I left AutoNation in 2015 and then began looking for potential acquisitions. I didn’t want to try and build something like AutoNation, with a huge IT team and a huge marketing team; I wanted to build a good, solid family business, with about $500 million in revenue a year. Right now, I have three family members involved, so we actually refer to this as a knowledge transfer phase. The business has always been competitive. It’s been reliant on people. But it’s not easy anymore. We’ve got acute shortages of every product. Our big, beautiful stores have empty vehicle display areas. You also have new entrants—whether it’s Carvana, Vroom, CarMax, Shift—so you’ve got a lot of new players in the market. Technology has begun to play a very big part. We try and learn from everybody and adapt as we can as a small family business.

Tell us about your West Palm dealership.

It was originally Roger Dean Chevrolet, opened in 1961. Mr. Dean passed in 1999, and I became partners with his daughter, Patty Dean, in 2018. We had a good partnership. And then in late 2020, we bought her remaining interest. We’re in the process of renovating and modernizing the facility.

Your business footprint in Colorado is bigger than in South Florida, but through philanthropy, you and your family have had an outsize impact here.

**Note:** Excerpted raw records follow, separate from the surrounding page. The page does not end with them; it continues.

--- src/rtl/pipe_mem_sched.sv ---
// pipe_mem_sched: arbitrates the shared main memory between I-line fills,
// D-line fills and write-through stores, and drives the pipeline stage
// enables, flushes and bubbles for memory stalls, load-use, branches and halt.
module pipe_mem_sched #(
    parameter  int unsigned BLK_WORDS = 8,
    localparam int unsigned IDX_W     = $clog2(BLK_WORDS)
) (
    input  logic             clk,
    input  logic             rst,
    input  logic             i_miss,
    input  logic [15:0]      i_blk_addr,
    input  logic             d_miss,
    input  logic [15:0]      d_blk_addr,
    input  logic             d_wr_req,
    input  logic [15:0]      d_wr_addr,
    input  logic [15:0]      d_wr_data,
    input  logic             mem_rd_valid,
    input  logic             ex_mem_read,
    input  logic [3:0]       ex_dst,
    input  logic [3:0]       id_rs,
    input  logic [3:0]       id_rt,
    input  logic             id_uses_rt,
    input  logic             br_taken,
    input  logic             wb_halt,
    output logic             mem_en,
    output logic             mem_wr,
    output logic [15:0]      mem_addr,
    output logic [15:0]      mem_wdata,
    output logic             fill_we,
    output logic             fill_tgt,
    output logic [IDX_W-1:0] fill_idx,
    output logic             i_fill_done,
    output logic             d_fill_done,
    output logic             d_wr_ack,
    output logic             pc_write,
    output logic             if_id_write,
    output logic             id_ex_write,
    output logic             ex_mem_write,
    output logic             mem_wb_write,
    output logic             if_id_flush,
    output logic             id_ex_bubble
);

    localparam int unsigned AW    = 16;
    localparam int unsigned CNT_W = IDX_W + 1;
    localparam logic [CNT_W-1:0] ISS_END  = CNT_W'(BLK_WORDS);
    localparam logic [IDX_W-1:0] RET_LAST = IDX_W'(BLK_WORDS - 1);

    typedef enum logic [1:0] {
        IDLE   = 2'd0,
        FILL_D = 2'd1,
        FILL_I = 2'd2
    } state_t;

    state_t            state;
    logic [AW-1:0]     blk_base;
    logic [CNT_W-1:0]  iss_cnt;
    logic [IDX_W-1:0]  ret_cnt;
    logic              halt_q;

    logic              st_req;
    logic              dm_req;
    logic              im_req;
    logic [AW-1:0]     grant_base;
    logic              dstall;
    logic              istall;
    logic              lu;

    // Request qualification: a request whose ack/done is being pulsed this
    // cycle is already served; the requester drops it at the next edge.
    always_comb begin
        st_req     = d_wr_req & ~d_wr_ack;
        dm_req     = d_miss & ~d_fill_done;
        im_req     = i_miss & ~i_fill_done;
        grant_base = dm_req ? d_blk_addr : i_blk_addr;
    end

    // Memory FSM with registered memory/fill outputs; issue runs one step ahead
    // so that mem_en/mem_addr come straight from flops.
    always_ff @(posedge clk) begin
        if (rst) begin
            state       <= IDLE;
            blk_base    <= '0;
            iss_cnt     <= '0;
            ret_cnt     <= '0;
            halt_q      <= 1'b0;
            mem_en      <= 1'b0;
            mem_wr      <= 1'b0;
            mem_addr    <= '0;
            mem_wdata   <= '0;
            fill_we     <= 1'b0;
            fill_tgt    <= 1'b0;
            fill_idx    <= '0;
            i_fill_done <= 1'b0;
            d_fill_done <= 1'b0;
            d_wr_ack    <= 1'b0;
        end else begin
            mem_en      <= 1'b0;
            mem_wr      <= 1'b0;
            fill_we     <= 1'b0;
            i_fill_done <= 1'b0;
            d_fill_done <= 1'b0;
            d_wr_ack    <= 1'b0;
            if (wb_halt) begin
                halt_q <= 1'b1;
            end
            case (state)
                IDLE: begin
                    if (st_req) begin
                        mem_en    <= 1'b1;
                        mem_wr    <= 1'b1;
                        mem_addr  <= d_wr_addr;
                        mem_wdata <= d_wr_data;
                        d_wr_ack  <= 1'b1;
                    end else if (dm_req | im_req) begin
                        state    <= dm_req ? FILL_D : FILL_I;
                        fill_tgt <= dm_req;
                        blk_base <= grant_base;
                        mem_en   <= 1'b1;
                        mem_addr <= grant_base;
                        iss_cnt  <= CNT_W'(1);
                        ret_cnt  <= '0;
                    end
                end
                FILL_D, FILL_I: begin
                    if (iss_cnt < ISS_END) begin
                        mem_en   <= 1'b1;
                        mem_addr <= blk_base + AW'({iss_cnt, 1'b0});
                        iss_cnt  <= iss_cnt + CNT_W'(1);
                    end
                    if (mem_rd_valid) begin
                        fill_we  <= 1'b1;
                        fill_idx <= ret_cnt;
                        ret_cnt  <= ret_cnt + IDX_W'(1);
                        if (ret_cnt == RET_LAST) begin
                            state <= IDLE;
                            if (state == FILL_D) begin
                                d_fill_done <= 1'b1;
                            end else begin
                                i_fill_done <= 1'b1;
                            end
                        end
                    end
                end
                default: state <= IDLE;
            endcase
        end
    end

    // Stage enable / flush / bubble decode, highest priority first.
    always_comb begin
        dstall = d_miss | d_wr_req | (state == FILL_D);
        istall = i_miss | (state == FILL_I);
        lu     = ex_mem_read & (ex_dst != 4'd0) &
                 ((ex_dst == id_rs) | (id_uses_rt & (ex_dst == id_rt)));

        pc_write     = 1'b1;
        if_id_write  = 1'b1;
        id_ex_write  = 1'b1;
        ex_mem_write = 1'b1;
        mem_wb_write = 1'b1;
        if_id_flush  = 1'b0;
        id_ex_bubble = 1'b0;

        if (halt_q | dstall) begin
            pc_write     = 1'b0;
            if_id_write  = 1'b0;
            id_ex_write  = 1'b0;
            ex_mem_write = 1'b0;
            mem_wb_write = 1'b0;
        end else if (br_taken) begin
            if_id_flush  = 1'b1;
            id_ex_bubble = 1'b1;
        end else if (lu) begin
            pc_write     = 1'b0;
            if_id_write  = 1'b0;
            id_ex_bubble = 1'b1;
        end else if (istall) begin
            pc_write     = 1'b0;
            if_id_flush  = 1'b1;
        end
    end

endmodule

--- config.mk ---
export PLATFORM = sky130hd
export DESIGN_NAME = pipe_mem_sched
export DESIGN_NICKNAME = d
export VERILOG_FILES = /design/src/rtl/pipe_mem_sched.sv
export SDC_FILE = /design/constraint.sdc
export NUM_CORES = 1
export LEC_CHECK = 0
export ABC_AREA = 1
export BUFFER_PORTS_ARGS = -buffer_cell sky130_fd_sc_hd__buf_2
export CORE_MARGIN = 10
export CORE_UTILIZATION = 50
export CTS_CLUSTER_DIAMETER = 100
export CTS_CLUSTER_SIZE = 40
export DETAILED_ROUTE_END_ITERATION = 8
export PLACE_DENSITY = 0.82
export SLEW_MARGIN = 20
export SYNTH_ARGS = -nofsm -noshare
export SYNTH_HDL_FRONTEND = slang
export SYNTH_SLANG_ARGS = --single-unit
--- constraint.sdc ---
create_clock -name clk -period 3.2 [get_ports clk]
set_clock_uncertainty 0.2 [all_clocks]
set_input_delay 0.8 -clock clk [delete_from_list [all_inputs] [get_ports clk]]
set_output_delay 0.8 -clock clk [all_outputs]
set_load 0.005 [all_outputs]
==> metrics.md <==
| Metric | Value |
|---|---|
| Outcome | finished, final reports clean |
| Number of antenna diodes | 0 |
| Root buffer cell | clkbuf_8 |
| Final Hold Fails | 0 |
| HPWL after DPL | approximately 8700 um |
| Core Area | between 7000 and 8000 um2 |
| Die W | ~110 um |
| Global-route met2 utilization | approximately a third |
| Grt total ovfl | 0 |
| #FFs+latches synth | 67 |
| Psw | approximately 1400 uW |
| Met3 GRT Util | under 10% |
| Grt peak-use layer | met2 |
| Final worst path period share | 84.11% |
| Net Sw Frac | 40.26% |
| Mapped Area | between 3000 and 4000 um2 |
| Post CTS Setup Buffer Count | 0 |
| VDD IR-drop max | between 400 and 500 uV |
| CTS Hold Bufs | 0 |
| Cell taking the most area after synthesis | dfxtp_1 |
| PD cells | around 770 nW/um2 |
| Syn_area_per_cell | around 6.6 um2 |
| Clock power share | 24.3% |
| Met1 usage | 23.63% |
| Least-Margin Pin Slew | 756.3 ps |
| H-tree levels | 3 |
| Sequential area share after synthesis | between 30% and 40% |
| ANT nets after route | 0 |
| CTS tree | yes |
| Hold Crit Class | reg -> reg |
| Non-Filler Instances | between 700 and 800 |
| Fin nets | 772 |
| Rows | 31 |
| Synth Net Count | 645 |
| Post-Synth Adder-Cell Area | between 4 and 5% |
| Post-Synth Simple-Gate Area | approximately 29% |
| Crit start category | flop |
| Share of layout cells above drive strength 1 | between 20% and 30% |
| Worst skew pair latency | 350 ps |
| TritonRoute pass-1 iters | 5 |
| Reg power frac | ~35% |
| Vias per cell | about 5.3 |
| Antenna violations before repair | 0 |
| CTS Buffer Depth | 2 |
| Boundary pin count | roughly 140 |
| PortBufs | approximately 130 |
| Post-route DRC | 0 |
| Critical setup path kind | reg -> out |
| Reg clk slew, reported paths | 70 ps |
| Max-cap violations | 0 |
| RD Place Congestion | just over 0.9 |
| CP arrival | between 1500 and 2000 ps |
| Int Power | between 2000 and 2500 uW |
| RSZ-0062 raised after global routing | false |
| Syn-to-layout area delta | 26.34% |
| Post-synthesis mux area share | 0% |
| Crit-path slowest cell | dfxtp_1 |
| Placed Area | 4350 um2 |
| Worst Path Max Fanout | 5 |
| CP max stage delay | 360 ps |
| Worst-path cell chain | inv_1 -> ha_1 -> nor4_1 -> buf_4 -> a21boi_0 -> buf_2 |
| Clk sinks | 67 |
| Largest net degree at the start of global routing | 31 |
| Vias in the first global route | slightly above 4000 |
| Fmax | 371.5 MHz |
| Slew Viols, Final | 0 |
| Dpl ws | between 400 and 500 ps |
| Total GRT Usage | 20.55% |
| Yosys warns | 0 |
| Rel. slew slack | 49.53% |
| Share of the synthesized area in the top cell type | a little under two fifths |
| Critical path endpoint category | output pin |
| Largest family of logic cells by synthesized area | simple AND/OR/NAND/NOR gates |
| Largest cells by area after synthesis | dfxtp_1 37%, nand2_1 15%, a21oi_1 7.2% |
| Minimum clock period | 2692 ps |
| Via Count | roughly 4100 |
| DP Cell Count | roughly 760 |
| Distinct cells, synth | 34 |
| Fin Setup TNS | 0 ps |
| Total Wirelength | between 10000 and 15000 um |
| Num CTS Buffers | 9 |
| Total power | about 3500 uW |
| Die Area | roughly 11000 um2 |
| Post-DR wirelength/cell | between 10 and 15 um |
| Initial core utilization | ~51% |
| Resize count post-CTS | 0 |
| First-pass GRT wire length | ~19000 um |
| Synth Instances | 547 |
| Compound-Gate Fraction of Synth Area | about 20% |
| Final Setup Violations | 0 |
| Gate power share | roughly two fifths |
| Setup WS post-layout | 508.5 ps |
| P_leak | between 0.002 and 0.0025 uW |
| Xor/xnor cell area share of the yosys netlist | 1.446% |
| Fin area | about 4600 um2 |
| Worst Path Required | around 2200 ps |
| Iter 0 DRT Violations | ~240 |
| Die Y-Extent | roughly 110 um |
==> worst max-delay path: cells and delay by family, from the launching register on <==
family                   cells  cell delay, ps
buffers and inverters        3             400
flip-flops                   1             360
adder cells (fa/ha/maj)      1             220
AND/OR/NAND/NOR              1             200
AO/OA/AOI/OAI                1             160
==> registers in the layout, indices dropped and copies added (netlist names) <==
register and cells:
blk_base 16, mem_addr 16, mem_wdata 16, iss_cnt 4, fill_idx 3, ret_cnt 3, state 2, d_fill_done 1
d_wr_ack 1, fill_tgt 1, fill_we 1, halt_q 1, i_fill_done 1, mem_en 1
==> synthesized netlist by cell type (all sizes together) <==
library cell  number
o21bai             1
nor2              65
ha                11
nand3             27
dfxtp             67
fa                 1
xnor2              1
a311oi             1
nand2            151
nor4               2
xor2               5
a211oi             4
a21boi             2
nor3               3
nand4              3
and3               1
inv               48
buf               17
a21oi             52
clkbuf             9
a31oi             15
o21ai             60
nand3b             1
==> cell type report <==
cell class	count	area (um2)
Fill cell	660	2585
Multi-Input combinational cell	406	1969
Sequential cell	67	1341
Timing Repair Buffer	142	730.7
Inverter	48	185.2
Clock buffer	9	123.9
Tap cell	99	123.9
Clock inverter	7	116.4
==> metal layers <==
layer / share of wire [%] / vias to the layer above
li1: - / 2047
met1: 40 / 1879
met2: 49 / 145
met3: 9.1 / 18
met4: 1.7 / 0
met5: 0 / -
==> cell families after synthesis <==
kind of cell             count (synthesis)
AND/OR/NAND/NOR                        253
AO/OA/AOI/OAI                          135
buffers and inverters                   74
flip-flops                              67
adder cells (fa/ha/maj)                 12
XOR/XNOR                                 6
==> stage by stage <==
stage	hold slack, ps	utilization (%)
final	264.4	63.98
after detailed placement	252.3	60.63
after floorplan	238.3	-
after global routing	283.0	63.98
after global placement	248.8	60.63
after CTS	263.1	63.98
==> placed cells by master, fill, tap and decap left out, drive strengths merged <==
master    Yosys  final
clkbuf        9      9
fa            1      1
a211oi        4      4
o21ai        60     60
and3          1      1
a311oi        1      1
nand3b        1      1
buf          17    142
xor2          5      5
clkinvlp      0      1
nand3        27     27
ha           11     11
a31oi        15     15
xnor2         1      1
dfxtp        67     67
nor2         65     65
clkinv        0      3
a21oi        52     52
a21boi        2      2
inv          48     48
nand4         3      3
nor3          3      3
nand2       151    151
bufinv        0      3
nor4          2      2
o21bai        1      1
==> power groups by stage <==
| stage | sequential [uW] | clock (uW) | combinational (uW) |
|---|---|---|---|
| after floorplan | 1210 | 0 | 1000 |
| after global placement | 1220 | 0 | 1400 |
| after detailed placement | 1230 | 0 | 1440 |
| after CTS | 1210 | 866 | 1450 |
| after global routing | 1240 | 903 | 1660 |
| final | 1220 | 855 | 1450 |
==> path summary, 6_finish.rpt <==
kind | depth (start not counted) | endpoint | slack (ps) | from
hold reg to reg | 2 | fill_tgt | 260 | fill_tgt
hold / removal | 2 | fill_tgt | 260 | fill_tgt
setup / recovery | 6 | id_ex_bubble | 510 | state[1]
setup reg to reg | 9 | mem_addr[1] | 820 | state[0]
No activity file was read; power rests on OpenSTA's default activity.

My mom and dad were supporters of the Cleveland Clinic from the first day that they started, and they continued to give and be involved. A decade ago, my dad asked me if I would co-chair a capital campaign. My dad and I had this incredible relationship—not only a father/son relationship, but a mentor/mentee relationship as a business partner. Whatever he asked me to do, I was going to do, even though I had no experience. So, I kind of [dived] into it. Over time, he and I helped raise $100 million to build a neurology and cancer center in Weston. Our family contributed the equivalent of about $10 million, in a series of gifts. And the name is the Maroone Cancer Center.

Something like that really does contribute to the quality of life here.

It’s just an amazing organization—the second highest ranked hospital system in America, very close behind Mayo. We’re very proud of our affiliation, and I’m super involved. My reason for that is I feel that people need access to world class health care, and it shouldn’t be based on their net worth or country of origin or ethnic background. Everybody ought to have access. Expanding the Cleveland Clinic was a very large mission, started by my mom and dad, but continued by myself, my wife and our family.

Tell me what you see on the horizon for you and your business in Florida.

We really pride ourselves on two things in our business. It may sound corny to you, but first is our culture of caring. It’s been a fundamental aspect of our business since the ’70s, where associates go the extra mile and do the extra step. If somebody has to be out for a medical appointment or a family responsibility, somebody steps up. And that culture then extends to our guests, to our communities, and to our partners. The second piece is that we do a lot of internal development. In the last four years, 17 of the managers in our organization have been internal promotions. Our business is based on culture and based on people—on helping people grow. My goal in life is to help more and more people become successful.